On Feb 12, 2010, at 5:05 AM, Anne van Kesteren wrote:

On Fri, 12 Feb 2010 12:51:03 +0100, Maciej Stachowiak <m...@apple.com> wrote:
On Feb 12, 2010, at 3:47 AM, Maciej Stachowiak wrote:
On Feb 12, 2010, at 3:19 AM, Anne van Kesteren wrote:
On Fri, 22 Jan 2010 14:11:40 +0100, Anton Muhin <ant...@chromium.org > wrote:
Is it possible to allow caching for those cases? Firefox caches those
node lists for a long time (Maciej found the related bug
https://bugzilla.mozilla.org/show_bug.cgi?id=140758). IE8 caches as
well.   Opera, Safari and Chrome do not.

Sorry for the somewhat late reply. We'd prefer not to change the specification here and keep the requirement. We're afraid of potential hard to detect incompatibility bugs if you sometimes cache and sometimes don't. We're also not convinced that you cannot get the performance win by other means.

Since Firefox and IE both cache, how would it create compatibility bugs for other browsers to do so as well? I think we should remove the requirement unless Firefox and IE are willing to change their implementations.

I would hope they fix their bugs in due course, yes. Specifically leaving the behavior undefined seems like a bad idea. We know that from other areas.

It's clear from the Mozilla bug cited above that this behavior was added intentionally after first implementing per spec. Jonas also said earlier that he'd like to make the behavior conforming. I would not assume they are willing to change their behavior unless they actually say so. We are strongly considering adding this behavior to WebKit, which would leave Opera as the only browser following the letter of the spec.

In addition, I should mention that likely the only observable difference is in setting custom ("expando") properties. If you make two equivalent requests for a NodeList, setting a property on one will show up on the other only in the case where there was caching. However, I think use of expando properties on NodeLists is unlikely. Sacrificing a lot of performance for a marginal hypothetical improvement in predictability of behavior does not seem like a good tradeoff.
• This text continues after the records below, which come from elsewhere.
**src/rtl/mt_pkg.sv**
```systemverilog
// Shared definitions for the Mersenne Twister seeder.
// Holds the state-array length, the initialisation multiplier, the default seed
// and the seeder FSM state type.
// Build option: MT_SEEDER_PIPE_EN adds the StCalc state, which holds the
// registered step result for one cycle.
package mt_pkg;

  localparam int unsigned MT_N            = 624;
  localparam logic [31:0] MT_INIT_MULT    = 32'd1812433253;
  localparam logic [31:0] MT_DEFAULT_SEED = 32'd5489;

`ifdef MT_SEEDER_PIPE_EN
  typedef enum logic [1:0] {StIdle, StEmit, StCalc, StFinish} seeder_state_e;
`else
  typedef enum logic [1:0] {StIdle, StEmit, StFinish} seeder_state_e;
`endif

endpackage

```
**src/rtl/mt_seed_step.sv**
```systemverilog
// One step of the MT19937 initialisation recurrence, purely combinational.
//   x_prev : previous state word x[i-1]
//   idx    : index i of the word being produced
//   x_next : (MT_INIT_MULT * (x_prev ^ (x_prev >> 30)) + i) mod 2^32
module mt_seed_step
  import mt_pkg::*;
(
  input  logic [31:0] x_prev,
  input  logic [9:0]  idx,
  output logic [31:0] x_next
);

  logic [31:0] mixed;
  logic [31:0] product;

  always_comb begin
    mixed   = x_prev ^ (x_prev >> 30);
    // 32x32 multiply in a 32-bit context keeps only the low product bits.
    product = MT_INIT_MULT * mixed;
    x_next  = product + {22'd0, idx};
  end

endmodule

```
**src/rtl/mt_seeder.sv**
```systemverilog
// Generates the 624-word MT19937 initial state from a 32-bit seed and streams
// it to a downstream twister over a valid/ready handshake.
// Ports:
//   clk, rst      : clock, synchronous active-high reset
//   start, seed   : start a generation; seed is captured when start is accepted
//   load_ready    : downstream can take a word this cycle
//   load_value    : value/index are valid (transfer on load_value && load_ready)
//   value, index  : current state word x[index]
//   busy          : generation in progress
//   done          : one-cycle pulse after the last transfer
// Build option: MT_SEEDER_PIPE_EN registers the step result and inserts the
// StCalc state, giving at most one word every two cycles.
module mt_seeder
  import mt_pkg::*;
(
  input  logic        clk,
  input  logic        rst,
  input  logic        start,
  input  logic [31:0] seed,
  input  logic        load_ready,
  output logic        load_value,
  output logic [31:0] value,
  output logic [9:0]  index,
  output logic        busy,
  output logic        done
);

  seeder_state_e state_q, state_d;
  logic [31:0]   value_q, value_d;
  logic [9:0]    index_q, index_d;
  logic [9:0]    index_inc;
  logic [31:0]   step_next;
  logic          last_word;

  assign index_inc = index_q + 10'd1;
  assign last_word = (index_q == 10'(MT_N - 1));

  mt_seed_step u_step (
    .x_prev (value_q),
    .idx    (index_inc),
    .x_next (step_next)
  );

`ifdef MT_SEEDER_PIPE_EN
  logic [31:0] next_q;

  // Step result captured on each transfer, presented from StCalc.
  always_ff @(posedge clk) begin
    if (rst) begin
      next_q <= '0;
    end else if (state_q == StEmit && load_ready) begin
      next_q <= step_next;
    end
  end
`endif

  // State register
  always_ff @(posedge clk) begin
    if (rst) begin
      state_q <= StIdle;
      value_q <= '0;
      index_q <= '0;
    end else begin
      state_q <= state_d;
      value_q <= value_d;
      index_q <= index_d;
    end
  end

  // Next state and datapath
  always_comb begin
    state_d = state_q;
    value_d = value_q;
    index_d = index_q;
    unique case (state_q)
      StIdle: begin
        if (start) begin
          value_d = seed;
          index_d = '0;
          state_d = StEmit;
        end
      end
      StEmit: begin
        if (load_ready) begin
          if (last_word) begin
            state_d = StFinish;
          end else begin
            index_d = index_inc;
`ifdef MT_SEEDER_PIPE_EN
            state_d = StCalc;
`else
            value_d = step_next;
`endif
          end
        end
      end
`ifdef MT_SEEDER_PIPE_EN
      StCalc: begin
        value_d = next_q;
        state_d = StEmit;
      end
`endif
      StFinish: state_d = StIdle;
      default:  state_d = StIdle;
    endcase
  end

  // Outputs
  always_comb begin
    load_value = 1'b0;
    busy       = 1'b0;
    done       = 1'b0;
    unique case (state_q)
      StEmit: begin
        load_value = 1'b1;
        busy       = 1'b1;
      end
`ifdef MT_SEEDER_PIPE_EN
      StCalc: busy = 1'b1;
`endif
      StFinish: done = 1'b1;
      default: ;
    endcase
  end

  assign value = value_q;
  assign index = index_q;

endmodule

```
Is it really a lot of performance? Our developers are not that convinced.

A patch that made the change in WebKit was measured as a 20% speedup on the Dromaeo DOM Core tests in both Safari and Chrome. Calling these query methods is only a small fraction of the test, so this implies a much larger speedup to the case where getElementsBy* is called in a loop. Note also that this involved two different JavaScript engines so it's unlikely to be a quirk specific to one engine. The Gecko bug cited above also shows dramatic speedups on various tests.

Also it has been suggested to me that just-in-time optimizations might not work well if different users start polluting the same object (if nodelists are shared).

I'm not sure what that sentence means.